Strategic Impacts™ Framework > Start Here > The Strategic Impacts™ Framework

Part of the Strategic Impacts™ Framework Series by Sherri Monroe 

The Strategic Impacts Framework: An Introduction

By Sherri Monroe
~3 min read | March 2026

For more than twenty years, commercial 3D-printing and additive manufacturing have been explained primarily through use case examples. There has been no lack of evidence. There has been a lack of organization.

Despite decades of progress, additive manufacturing is still often described as a collection of distinct, and often separate, capabilities rather than as a system that behaves differently. Insight and knowledge have accumulated, but they have not converged.

The Strategic Impacts™ Framework exists to address that gap.

 

What This Framework Is

This framework introduces a structural explanation of additive manufacturing—one that organizes what has been observed for 20+ years into a coherent explanatory structure—applying organization to what we already see.

A structure that when presented will feel almost obvious.

This framework does not add to the plethora of impressive use case examples; it asks a different question:

Why do the same patterns appear repeatedly, even as technologies, industries, and applications change?

This framework examines why additive manufacturing so often show up in low-volume or varying-demand environments, in spare and legacy parts, and in situations where timing and location matter more than unit cost—yet struggles to find a coherent, enterprise-level framing.

These are signals—not coincidences.

How the Framework Is Structured

The Strategic Impacts™ Framework operates at three levels:

At the production level, four Foundational Properties describe what additive manufacturing changes structurally: Design Freedom, Reduced Thresholds, Resource Efficiency, and Temporal Shift. These properties explain why and how familiar outcomes occur repeatedly.

At the system level, those same four properties are viewed from a wider organizational distance, where their effects are less tangible but more consequential for how organizations design, supply and operate.

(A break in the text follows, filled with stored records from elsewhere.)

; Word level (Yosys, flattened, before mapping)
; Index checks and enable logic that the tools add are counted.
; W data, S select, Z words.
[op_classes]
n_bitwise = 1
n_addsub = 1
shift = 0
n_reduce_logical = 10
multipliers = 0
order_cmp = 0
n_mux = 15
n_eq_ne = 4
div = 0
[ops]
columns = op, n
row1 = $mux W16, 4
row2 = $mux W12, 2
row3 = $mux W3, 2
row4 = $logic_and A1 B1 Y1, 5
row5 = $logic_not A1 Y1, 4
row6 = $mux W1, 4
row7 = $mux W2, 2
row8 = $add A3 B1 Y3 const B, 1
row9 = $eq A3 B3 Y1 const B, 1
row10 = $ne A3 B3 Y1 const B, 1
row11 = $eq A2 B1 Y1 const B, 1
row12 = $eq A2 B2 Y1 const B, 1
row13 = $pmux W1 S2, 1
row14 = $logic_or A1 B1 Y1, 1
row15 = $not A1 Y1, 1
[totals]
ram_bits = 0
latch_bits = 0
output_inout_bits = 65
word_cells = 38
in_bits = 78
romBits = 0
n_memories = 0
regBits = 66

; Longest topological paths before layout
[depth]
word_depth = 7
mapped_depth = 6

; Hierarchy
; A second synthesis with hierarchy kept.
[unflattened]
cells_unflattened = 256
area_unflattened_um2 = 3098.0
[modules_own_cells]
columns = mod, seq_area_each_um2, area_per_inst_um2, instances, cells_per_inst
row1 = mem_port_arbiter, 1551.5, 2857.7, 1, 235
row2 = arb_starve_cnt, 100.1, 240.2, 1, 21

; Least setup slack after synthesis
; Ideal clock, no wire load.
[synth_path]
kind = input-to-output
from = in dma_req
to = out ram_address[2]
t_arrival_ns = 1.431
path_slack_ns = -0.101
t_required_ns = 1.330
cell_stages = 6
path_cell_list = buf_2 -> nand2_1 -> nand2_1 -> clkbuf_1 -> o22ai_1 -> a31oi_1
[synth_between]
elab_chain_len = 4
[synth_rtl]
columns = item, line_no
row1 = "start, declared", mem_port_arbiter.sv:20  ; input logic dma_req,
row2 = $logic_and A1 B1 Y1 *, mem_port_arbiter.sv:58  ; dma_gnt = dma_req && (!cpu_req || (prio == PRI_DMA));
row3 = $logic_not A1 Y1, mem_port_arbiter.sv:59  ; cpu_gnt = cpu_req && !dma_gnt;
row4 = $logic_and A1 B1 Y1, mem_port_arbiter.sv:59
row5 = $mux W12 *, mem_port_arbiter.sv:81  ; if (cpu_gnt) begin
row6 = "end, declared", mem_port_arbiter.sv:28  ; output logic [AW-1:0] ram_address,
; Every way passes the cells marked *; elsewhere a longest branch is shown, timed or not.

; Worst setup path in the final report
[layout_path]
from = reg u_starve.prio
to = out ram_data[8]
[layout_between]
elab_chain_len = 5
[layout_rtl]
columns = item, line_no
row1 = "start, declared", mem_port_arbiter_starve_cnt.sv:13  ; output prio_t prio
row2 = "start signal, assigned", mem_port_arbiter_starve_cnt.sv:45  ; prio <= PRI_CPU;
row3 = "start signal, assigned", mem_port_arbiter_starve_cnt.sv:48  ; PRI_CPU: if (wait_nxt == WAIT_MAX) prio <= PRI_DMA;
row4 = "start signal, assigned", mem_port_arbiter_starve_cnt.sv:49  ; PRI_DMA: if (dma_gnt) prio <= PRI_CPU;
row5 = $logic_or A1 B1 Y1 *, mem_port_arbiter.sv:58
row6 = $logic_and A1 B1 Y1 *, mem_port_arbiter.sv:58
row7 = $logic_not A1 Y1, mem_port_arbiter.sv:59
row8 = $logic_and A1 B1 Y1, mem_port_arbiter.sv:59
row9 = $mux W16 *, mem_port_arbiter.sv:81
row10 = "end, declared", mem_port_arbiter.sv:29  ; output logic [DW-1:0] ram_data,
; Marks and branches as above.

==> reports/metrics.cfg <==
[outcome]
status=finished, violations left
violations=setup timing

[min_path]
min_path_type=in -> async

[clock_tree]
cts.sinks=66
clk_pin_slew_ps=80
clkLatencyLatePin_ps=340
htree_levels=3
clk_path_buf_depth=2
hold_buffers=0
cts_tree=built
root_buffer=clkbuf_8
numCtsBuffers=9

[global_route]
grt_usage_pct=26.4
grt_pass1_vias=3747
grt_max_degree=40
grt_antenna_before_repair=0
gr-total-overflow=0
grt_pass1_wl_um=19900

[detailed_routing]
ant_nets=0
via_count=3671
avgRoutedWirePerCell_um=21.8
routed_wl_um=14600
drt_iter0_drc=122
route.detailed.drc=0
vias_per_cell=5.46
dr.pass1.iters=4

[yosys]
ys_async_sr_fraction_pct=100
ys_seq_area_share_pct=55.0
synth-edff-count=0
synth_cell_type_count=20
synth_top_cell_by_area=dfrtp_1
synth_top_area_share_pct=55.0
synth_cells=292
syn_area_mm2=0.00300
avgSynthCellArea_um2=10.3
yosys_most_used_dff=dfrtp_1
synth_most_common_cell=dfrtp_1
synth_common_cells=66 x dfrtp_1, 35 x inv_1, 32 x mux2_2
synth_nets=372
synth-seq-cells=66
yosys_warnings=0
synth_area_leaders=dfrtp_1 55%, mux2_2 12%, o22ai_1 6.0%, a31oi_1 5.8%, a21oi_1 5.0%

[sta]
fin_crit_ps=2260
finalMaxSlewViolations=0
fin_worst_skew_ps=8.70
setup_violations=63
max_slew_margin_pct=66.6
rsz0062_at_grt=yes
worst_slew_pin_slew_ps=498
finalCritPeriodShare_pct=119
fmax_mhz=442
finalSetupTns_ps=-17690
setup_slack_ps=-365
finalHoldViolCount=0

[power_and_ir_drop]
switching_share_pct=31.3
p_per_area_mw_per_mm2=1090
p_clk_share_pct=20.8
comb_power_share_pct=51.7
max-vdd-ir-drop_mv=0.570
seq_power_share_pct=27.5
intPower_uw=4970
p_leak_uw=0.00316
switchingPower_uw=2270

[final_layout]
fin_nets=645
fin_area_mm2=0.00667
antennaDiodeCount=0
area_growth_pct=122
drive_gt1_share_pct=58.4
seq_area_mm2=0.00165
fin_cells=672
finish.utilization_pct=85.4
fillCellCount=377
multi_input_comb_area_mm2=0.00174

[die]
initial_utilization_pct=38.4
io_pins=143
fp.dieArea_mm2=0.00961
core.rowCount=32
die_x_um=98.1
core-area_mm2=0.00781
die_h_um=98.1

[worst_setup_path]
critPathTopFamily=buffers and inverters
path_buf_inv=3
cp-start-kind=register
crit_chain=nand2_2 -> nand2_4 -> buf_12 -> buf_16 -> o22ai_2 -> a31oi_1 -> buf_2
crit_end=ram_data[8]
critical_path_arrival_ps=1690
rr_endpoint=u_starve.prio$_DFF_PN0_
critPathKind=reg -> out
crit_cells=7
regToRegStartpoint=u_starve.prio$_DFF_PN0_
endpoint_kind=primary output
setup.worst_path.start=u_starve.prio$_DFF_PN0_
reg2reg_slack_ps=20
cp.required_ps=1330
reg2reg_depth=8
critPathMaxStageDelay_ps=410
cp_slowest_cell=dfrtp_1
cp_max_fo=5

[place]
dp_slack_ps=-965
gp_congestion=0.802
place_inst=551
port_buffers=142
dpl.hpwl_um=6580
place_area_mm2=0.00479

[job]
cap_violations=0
$ cat src/rtl/hnf_link_txreq_send.sv
// HN-F TXREQ link transmitter: queues MSHR REQ flits and launches them onto the link against partner L-credits.
// Latency: a flit pushed in cycle N is earliest on the link in cycle N+2; FLITPEND leads FLITV by one cycle.
// Backpressure: ready = !fifo_full (independent of valid); queued flits wait while the L-credit count is zero.

`ifndef CHIE_REQ_FLIT_WIDTH
`define CHIE_REQ_FLIT_WIDTH 128
`endif

module hnf_link_txreq_fifo #(
    parameter int W     = 8,
    parameter int DEPTH = 4,
    parameter int CW    = $clog2(DEPTH) + 1
) (
    input  logic          clk,
    input  logic          rst,
    input  logic          push,
    input  logic [W-1:0]  push_dat,
    input  logic          pop,
    output logic [W-1:0]  head_dat,
    output logic [CW-1:0] count
);
    localparam int PW = $clog2(DEPTH);

    logic [W-1:0]  mem [DEPTH];
    logic [PW-1:0] wr_ptr;
    logic [PW-1:0] rd_ptr;

    // Pointers wrap naturally because DEPTH is a power of two.
    always_ff @(posedge clk or posedge rst) begin
        if (rst) begin
            wr_ptr <= '0;
            rd_ptr <= '0;
            count  <= '0;
        end else begin
            if (push) wr_ptr <= wr_ptr + 1'b1;
            if (pop)  rd_ptr <= rd_ptr + 1'b1;
            count <= count + CW'(push) - CW'(pop);
        end
    end

    always_ff @(posedge clk) begin
        if (push) mem[wr_ptr] <= push_dat;
    end

    assign head_dat = mem[rd_ptr];
endmodule

module hnf_link_txreq_send #(
    parameter int FIFO_DEPTH = 4,
    parameter int LCRD_MAX   = 15,
    parameter int CNT_WIDTH  = 4
) (
    input  logic                            clk,
    input  logic                            rst,
    input  logic                            mshr_txreq_valid_sx,
    input  logic [`CHIE_REQ_FLIT_WIDTH-1:0] mshr_txreq_flit_sx,
    output logic                            txreq_mshr_ready_sx,
    input  logic                            txreqlcrdv,
    output logic                            txreqflitpend,
    output logic                            txreqflitv,
    output logic [`CHIE_REQ_FLIT_WIDTH-1:0] txreqflit,
    output logic [CNT_WIDTH-1:0]            txreq_crd_cnt_q,
    output logic                            txreq_idle,
    output logic                            txreq_crd_ovf_err_q
);
    localparam int FW  = `CHIE_REQ_FLIT_WIDTH;
    localparam int FCW = $clog2(FIFO_DEPTH) + 1;

    logic [FCW-1:0]       fifo_cnt;
    logic [FCW-1:0]       fifo_cnt_nxt;
    logic [FW-1:0]        fifo_head;
    logic                 fifo_empty;
    logic                 fifo_full;
    logic                 push;
    logic                 send_s0;
    logic [CNT_WIDTH-1:0] crd_nxt;
    logic                 ovf_set;

    assign fifo_empty          = (fifo_cnt == '0);
    assign fifo_full           = (fifo_cnt == FCW'(FIFO_DEPTH));
    assign txreq_mshr_ready_sx = !fifo_full;
    assign push                = mshr_txreq_valid_sx && txreq_mshr_ready_sx;
    assign send_s0             = !fifo_empty && (txreq_crd_cnt_q != '0);
    assign fifo_cnt_nxt        = fifo_cnt + FCW'(push) - FCW'(send_s0);

    hnf_link_txreq_fifo #(
        .W     (FW),
        .DEPTH (FIFO_DEPTH),
        .CW    (FCW)
    ) u_fifo (
        .clk      (clk),
        .rst      (rst),
        .push     (push),
        .push_dat (mshr_txreq_flit_sx),
        .pop      (send_s0),
        .head_dat (fifo_head),
        .count    (fifo_cnt)
    );

    // Grant and consume in the same cycle cancel; a grant at LCRD_MAX is a partner protocol error.
    always_comb begin
        crd_nxt = txreq_crd_cnt_q;
        ovf_set = 1'b0;
        case ({txreqlcrdv, send_s0})
            2'b10: begin
                if (txreq_crd_cnt_q == CNT_WIDTH'(LCRD_MAX)) ovf_set = 1'b1;
                else                                         crd_nxt = txreq_crd_cnt_q + 1'b1;
            end
            2'b01:   crd_nxt = txreq_crd_cnt_q - 1'b1;
            default: ;
        endcase
    end

    always_ff @(posedge clk or posedge rst) begin
        if (rst) begin
            txreq_crd_cnt_q     <= '0;
            txreq_crd_ovf_err_q <= 1'b0;
            txreqflitv          <= 1'b0;
            txreqflit           <= '0;
            txreqflitpend       <= 1'b0;
        end else begin
            txreq_crd_cnt_q     <= crd_nxt;
            txreq_crd_ovf_err_q <= txreq_crd_ovf_err_q | ovf_set;
            txreqflitv          <= send_s0;
            txreqflit           <= send_s0 ? fifo_head : '0;
            txreqflitpend       <= (fifo_cnt_nxt != '0);
        end
    end

    assign txreq_idle = fifo_empty && !txreqflitv;

`ifdef DISPLAY_FATAL
    logic sent_with_crd_q;

    always_ff @(posedge clk or posedge rst) begin
        if (rst) sent_with_crd_q <= 1'b0;
        else     sent_with_crd_q <= send_s0 && (txreq_crd_cnt_q != '0);
    end

    always_ff @(posedge clk) begin
        if (!rst && txreqflitv && !sent_with_crd_q)
            $fatal(1, "hnf_link_txreq_send: flit launched without an L-credit");
    end
`endif
endmodule

$ cat config.mk
export PLATFORM = sky130hd
export DESIGN_NAME = hnf_link_txreq_send
export DESIGN_NICKNAME = d
export VERILOG_FILES = /design/src/rtl/hnf_link_txreq_send.sv
export SDC_FILE = /design/constraint.sdc
export NUM_CORES = 1
export LEC_CHECK = 0
export CORE_ASPECT_RATIO = 1.75
export CORE_MARGIN = 3
export CORE_UTILIZATION = 29
export CTS_CLUSTER_DIAMETER = 80
export DETAILED_ROUTE_END_ITERATION = 10
export GPL_TIMING_DRIVEN = 0
export PLACE_DENSITY = 0.6
export SYNTH_ARGS = -nofsm -noshare
export SYNTH_HDL_FRONTEND = slang
export SYNTH_SLANG_ARGS = --single-unit
$ cat constraint.sdc
create_clock -name clk -period 4.17 [get_ports clk]
set_input_delay 0.6255 -clock clk [delete_from_list [all_inputs] [get_ports clk]]
set_output_delay 0.6255 -clock clk [all_outputs]
set_load 0.05 [all_outputs]
==> results.json, run 1 <==
{
  "antenna_found_initial": 11,
  "drt_iter0_markers": 508,
  "synth_area_mm2": 0.0234,
  "yosysUniqueCellTypes": 37,
  "grt.met3_usage_pct": 3.43,
  "worstPathRequired_ps": 4650,
  "hold_violations": 0,
  "timing.rr.start": "txreq_crd_cnt_q[0]$_DFFE_PP0P_",
  "synth.most_common_cell": "edfxtp_1",
  "n_fill_cell": 7297,
  "multi_input_area_mm2": 0.00410,
  "ys.warnings.count": 0,
  "fin_nets": 1490,
  "cts_buffers": 58,
  "worst_pin_slew_ps": 833,
  "cts_tree": "done",
  "finalClockSkew_ps": 20.1,
  "clk_latency_ps": 610,
  "cp-end-kind": "flop",
  "ios": 269,
  "min_period_over_period_pct": 74.6,
  "synth_edf_count": 512,
  "path_max_fanout": 11,
  "cts-resized-gates": 0,
  "synthArstFlopShare_pct": 21.7,
  "fin_crit_ps": 3110,
  "layout-drive-gt1-share_pct": 20.5,
  "ys_ff_latch": 654,
  "grt_max_degree": 51,
  "r2r_setup_slack_ps": 1060,
  "cp.arrival_ps": 3590,
  "tns_ps": 0,
  "peakVddDrop_mv": 0.434,
  "synth.avg_cell_area_um2": 23.1,
  "synthCells": 1010,
  "max-cap-violations": 0,
  "synth_area_leader_cell": "edfxtp_1",
  "dr_total_vias": 10700,
  "r2r_cells": 12,
  "rsz0062_at_grt": "no",
  "viasPerCell": 4.37,
  "grt_overflow_total": 0,
  "hold_class": "in -> async",
  "synth_top_cells_by_count": "512 x edfxtp_1, 142 x dfrtp_1, 128 x mux4_2",
  "p_per_area_mw_per_mm2": 795,
  "die_h_um": 382,
  "drt_first_pass_iters": 5,
  "dp_hpwl_um": 33900,
  "wl_per_cell_um": 21.3,
  "cts_hold_buf": 0,
  "grt.total_usage_pct": 12.5,
  "grt_pass1_wl_um": 77900,
  "dp_slack_ps": 1060,
  "seqCellArea_mm2": 0.0189,
  "grt_util_met2_pct": 22.3,
  "setup_slack_ps": 1060,
  "post_cts_buffers": 0,
  "outcome": "complete, no violations",
  "num_rows": 137,
  "clkTransAtPathRegs_ps": 70,
  "die_area_mm2": 0.0842,
  "p_leak_nw": 10.1,
  "core-area_mm2": 0.0797,
  "critical_path_class": "reg -> reg",
  "clockBufferDepth": 3,
  "syn-num-nets": 1150,
  "timing.fmax_mhz": 321,
  "maxSlewViolCount": 0,
  "place_congestion": 0.702,
  "drtAntennaViolNets": 0,
  "whs_ps": 346,
  "start_util_pct": 29.3,
  "ys_top_cells_by_area": "edfxtp_1 66%, dfrtp_1 15%, mux4_2 12%",
  "finalWirelength_um": 52200,
  "fin_cells": 2448,
  "portBuffers": 268,
  "h-tree-depth": 2,
  "die_x_um": 221,
  "drc": 0,
  "grt_busiest_layer": "met2",
  "seq_area_frac_synth_pct": 81.0,
  "dp_cells": 2332,
  "clock-sinks": 654,
  "synth_ff_type": "edfxtp_1",
  "startpoint_type": "flop",
  "use_met1_pct": 14.0,
  "grt_pass1_vias": 12200,
  "final-setup-viol-count": 0,
  "area_delta_synth_final_pct": 26.9,
  "clockRootBuffer": "clkbuf_16",
  "slew_headroom_pct": 44.4,
  "worstReg2RegEnd": "txreqflitpend$_DFF_PP0_",
  "synth_top_area_share_pct": 65.8
}
## worst max path at each step
stage / startpoint / endpoint / slack, ps / depth (start not counted)
6_report: txreq_crd_cnt_q[0]$_DFFE_PP0P_ / txreqflitpend$_DFF_PP0_ / 1060 / 12
5_1_grt: txreq_crd_cnt_q[0]$_DFFE_PP0P_ / txreqflitpend$_DFF_PP0_ / 860 / 12
4_1_cts: txreq_crd_cnt_q[0]$_DFFE_PP0P_ / txreqflitpend$_DFF_PP0_ / 1030 / 12
3_5_place_dp: txreq_crd_cnt_q[0]$_DFFE_PP0P_ / txreqflitpend$_DFF_PP0_ / 1060 / 12
3_3_place_gp: mshr_txreq_valid_sx / u_fifo.mem[0][49]$_DFFE_PP_ / -570 / 2
2_1_floorplan: u_fifo.count[1]$_DFF_PP0_ / u_fifo.mem[0][0]$_DFFE_PP_ / 1100 / 3
## per-layer routing
layer / part of all wire, % / vias up
met1: 37 / 5669
met4: 3.1 / 6
met3: 6.4 / 82
met5: 0.079 / -
met2: 53 / 259
li1: - / 4687
## state kept, by name, summed over array words and instances (netlist names)
register,count
u_fifo.mem,512
txreqflitv,1
u_fifo.count,3
txreq_crd_cnt_q,4
txreqflit,128
txreqflitpend,1
txreq_crd_ovf_err_q,1
u_fifo.wr_ptr,2
u_fifo.rd_ptr,2
## per-stage QoR
stage | total power, mW | utilization, % | area (um2)
3_5_place_dp | 18.5 | 34.7 | 27700
6_report | 23.6 | 37.2 | 29600
2_1_floorplan | 15.3 | - | 23400
4_1_cts | 24.1 | 37.2 | 29600
5_1_grt | 24.8 | 37.2 | 29600
3_3_place_gp | 18.4 | 34.3 | 27400
## critical path, stage by stage, from the launching register on
cell     delay [ps]
dfrtp_1         470
nor4_2          400
or2_1           180
buf_6           130
inv_4            50
buf_2           190
ha_1            300
inv_1            40
ha_1            190
fa_1            400
xor2_1          180
xnor2_1         150
or3_1           310
## where the power goes
part           total [mW]  leakage (nW)  switching [mW]  internal, mW
logic                8.83          2.69            5.30          3.53
clock network        5.40         0.946            2.33          3.07
registers            9.33          6.42           0.459          8.87
total                23.6          10.1            8.09          15.5
## cell families after synthesis
family | Yosys count | share of synthesized area, %
fa+ha+maj | 8 | 0.460
buf+inv | 53 | 1.53
compound gates | 9 | 0.257
simple gates | 150 | 4.10
flops | 654 | 81.0
xor+xnor | 7 | 0.262
mux | 129 | 12.4
## layout by cell type, fill, tap and decap left out, drive strengths merged, types with 4 or more instances in the layout
| cell type | netlist | layout |
|---|---|---|
| dfrtp | 142 | 142 |
| clkbuf | 6 | 89 |
| xnor2 | 6 | 6 |
| ha | 7 | 7 |
| clkinv | 0 | 14 |
| bufinv | 0 | 4 |
| and3 | 5 | 5 |
| clkdlybuf4s50 | 0 | 268 |
| and2 | 129 | 129 |
| buf | 39 | 51 |
| diode | 0 | 6 |
| mux4 | 128 | 128 |
| edfxtp | 512 | 512 |
| clkinvlp | 0 | 6 |
| inv | 8 | 11 |
## area by class of cell
cell class                 count  area share (%)
antenna                        6          0.0507
buffer                        45            1.10
clock buffer                  83            5.66
clock inverter                27           0.912
inverter                       8           0.122
multi-input combinational    303            13.8
sequential                   654            63.9
tap                         1042            4.40
timing repair buffer         280            10.1
Note: power is estimated with default switching activity, not from simulation.
==> inputs of run 2 (changes only) <==
--- a/config.mk
+++ b/config.mk
@@ -11,7 +11,7 @@
 export CTS_CLUSTER_DIAMETER = 80
 export DETAILED_ROUTE_END_ITERATION = 10
 export GPL_TIMING_DRIVEN = 0
-export PLACE_DENSITY = 0.6
+export PLACE_DENSITY = 0.59
 export SYNTH_ARGS = -nofsm -noshare
 export SYNTH_HDL_FRONTEND = slang
 export SYNTH_SLANG_ARGS = --single-unit
==> constraint.sdc (replaced) <==
create_clock -name clk -period 3.2 [get_ports clk]
set_input_delay 0.48 -clock clk [delete_from_list [all_inputs] [get_ports clk]]
set_output_delay 0.48 -clock clk [all_outputs]
set_load 0.05 [all_outputs]
==> run 2 against run 1 <==
Compared with the run above: sequential share of layout area fell by 0.31 points; flip-flop and latch count did not move; clock-buffer cell count fell by 16; utilization rose by 0.19 points; die area did not move; wire length rose by 1.1%; non-clock buffer count rose by 3; critical path depth did not move.
==> results.json, run 2 (synthesized netlist as in run 1, its figures left out) <==
{
  "cts_tree": "done",
  "grt_pass1_vias": 12000,
  "cp_top_family": "adder cells",
  "reg_top3": "u_fifo.mem (512), txreqflit (128), txreq_crd_cnt_q (4)",
  "fin_util_pct": 37.4,
  "fin_crit_ps": 3020,
  "whs_ps": 300,
  "worst_pin_slew_ps": 1270,
  "startpoint_type": "flop",
  "grt_pass1_wl_um": 78700,
  "h-tree-depth": 2,
  "antenna_found_initial": 7,
  "worstPathRequired_ps": 3680,
  "clkTransAtPathRegs_ps": 70,
  "path_common_cell": "ha_1",
  "die_h_um": 382,
  "ios": 269,
  "area_delta_synth_final_pct": 27.5,
  "startpoint": "txreq_crd_cnt_q[1]$_DFFE_PP0P_",
  "die_x_um": 221,
  "cpPeakStageDelay_ps": 480,
  "path_cells": "nor4_4 > or2_1 > buf_6 > inv_4 > buf_2 > ha_1 > inv_1 > ha_1 > fa_1 > xor2_1 > xnor2_1 > or3_1",
  "cp.arrival_ps": 3510,
  "finalClockSkew_ps": 16.4,
  "finalWirelength_um": 52700,
  "final_common_cell": "edfxtp_1",
  "drtAntennaViolNets": 0,
  "num_rows": 137,
  "drt_first_pass_iters": 4,
  "cp-end-kind": "flop",
  "use_met1_pct": 14.6,
  "cp_slowest_cell": "dfrtp_2",
  "slew_headroom_pct": 15.4,
  "grt_busiest_layer": "met2",
  "grt_max_degree": 51,
  "place_congestion": 0.712,
  "viasPerCell": 4.37,
  "grt.met3_usage_pct": 2.91,
  "clockBufferDepth": 3,
  "rsz0062_at_grt": "no",
  "hold_violations": 0,
  "clock-sinks": 654,
  "hold_class": "in -> async",
  "grt.total_usage_pct": 12.6,
  "clockRootBuffer": "clkbuf_16",
  "maxSlewViolCount": 0,
  "top_register": "u_fifo.mem",
  "largest_reg_flops": 512,
  "outcome": "complete, no violations",
  "cts_buffers": 60,
  "dr_total_vias": 10700,
  "dp_cells": 2332,
  "core-area_mm2": 0.0797,
  "fin_nets": 1495,
  "max-cap-violations": 0,
  "layout-drive-gt1-share_pct": 21.5,
  "start_util_pct": 29.3,
  "worst-path-buf-inv": 4,
  "critical_path_class": "reg -> reg",
  "final_cell_mix": "512 x edfxtp_1, 268 x clkdlybuf4s50_1, 139 x dfrtp_1, 128 x mux4_2, 121 x and2_1",
  "die_area_mm2": 0.0842,
  "drt_iter0_markers": 532,
  "min_period_over_period_pct": 94.4,
  "portBuffers": 268,
  "wl_per_cell_um": 21.5,
  "grt_overflow_total": 0,
  "grt_util_met2_pct": 22.8,
  "dp_hpwl_um": 34100,
  "peakVddDrop_mv": 0.567,
  "fin_cells": 2449,
  "timing.fmax_mhz": 331,
  "final-setup-viol-count": 0,
  "path_max_fanout": 11,
  "drc": 0,
  "p_per_area_mw_per_mm2": 1050,
  "clk_latency_ps": 610,
  "timing.rr.start": "txreq_crd_cnt_q[1]$_DFFE_PP0P_",
  "p_leak_nw": 10.1
}
## run 2: power by group
part / switching, mW / leakage [nW] / internal (mW)
Sequential: 0.643 / 6.42 / 11.6
Clock: 3.18 / 1.01 / 4.29
Combinational: 6.85 / 2.71 / 4.62
## run 2: repair_timing
item,in CTS,in global routing
resized for setup,0,5
hold buffers,0,0
setup endpoints to repair,0,1
buffers inserted,0,3
## run 2: through the flow
stage	TNS (ps)	worst slack (ps)	total power, mW	area, um2
after floorplan	0	132	19.9	23400
after global placement	-817830	-1340	23.9	27400
after detailed placement	0	60.9	24.2	27700
after CTS	0	53.3	31.8	29700
after global routing	0	39.8	32.7	29800
final	0	178	31.1	29800
## run 2: worst paths after layout
kind,slack [ps],endpoint,cells after the start
worst max-delay path,180,txreqflitpend$_DFF_PP0_,12
worst min-delay path,300,txreqflit[92]$_DFF_PP0_,2
worst max register to register,180,txreqflitpend$_DFF_PP0_,12
worst min register to register,490,txreq_crd_ovf_err_q$_DFF_PP0_,1
max in group asynchronous,2010,txreq_crd_cnt_q[0]$_DFFE_PP0P_,4
min in group clk,490,txreq_crd_ovf_err_q$_DFF_PP0_,1
## run 2: worst reg2reg max path, delay by kind of cell, from the launching register on
kind	cells	cell delay (ps)
buf+inv	4	410
simple gates	3	760
fa+ha+maj	3	920
flops	1	480
xor+xnor	2	330
## run 2: layout make-up
class | count | area (um2)
Timing Repair Buffer | 283 | 3010
Buffer | 45 | 324
Clock inverter | 44 | 497
Tap cell | 1042 | 1300
Inverter | 8 | 36.3
Sequential cell | 654 | 18900
Fill cell | 7327 | 49900
Multi-Input combinational cell | 303 | 4120
Antenna cell | 3 | 7.51
Clock buffer | 67 | 1570
## run 2: per-layer routing
| layer | vias to the layer above | share of wire (%) |
|---|---|---|
| met2 | 274 | 53 |
| met5 | - | 0.051 |
| met4 | 4 | 2.6 |
| li1 | 4698 | - |
| met1 | 5641 | 38 |
| met3 | 82 | 6.0 |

At the enterprise level, when those structural changes accumulate, they merge as four Strategic Impacts: Readiness, Availability, Efficiency, and Resilience. These are not benefits to be gained, but organizational conditions that emerge when additive manufacturing is integrated rather than exceptional.

This framework does not prescribe if or how additive manufacturing should be used, nor does it guarantee advantage. It does provide a lens for interpretation and understanding—a way to see additive manufacturing not as a set of disparate tools, but as an influence on organizational behavior.

What This Framework Is Not

This framework does not propose when or where additive manufacturing should be used. It does not offer a roadmap, checklists, or next steps. It does not attempt to prove value through use case studies or ROI comparisons.

Those are important conversations—and best served elsewhere. This framework operates at a different level. It explains behavior, not merit.

Who This Framework Is For

This framework is presented for manufacturing leaders, supply chain strategists, sustainability professionals, and policy stakeholders—anyone who needs to understand why additive manufacturing behaves differently from conventional manufacturing.

How to Read This Work

The framework can be entered at different points. See the Reader’s Guide for navigation options.

Readers focused on strategic implications may choose to go directly to the Strategic Impacts Series.

Why This Clarity Matters

Much of the ongoing debate around additive manufacturing—about cost, scale, sustainability, and maturity—comes from the absence of a shared explanatory model. Additive manufacturing is judged primarily by comparison, defended through examples, measured with misapplied models, and framed through outcomes rather than structure.

The Strategic Impacts Framework provides that missing layer. It offers a way to explain additive manufacturing succinctly, without hype, and without relying on case studies or exceptions.

It does not sell additive manufacturing – it explains it.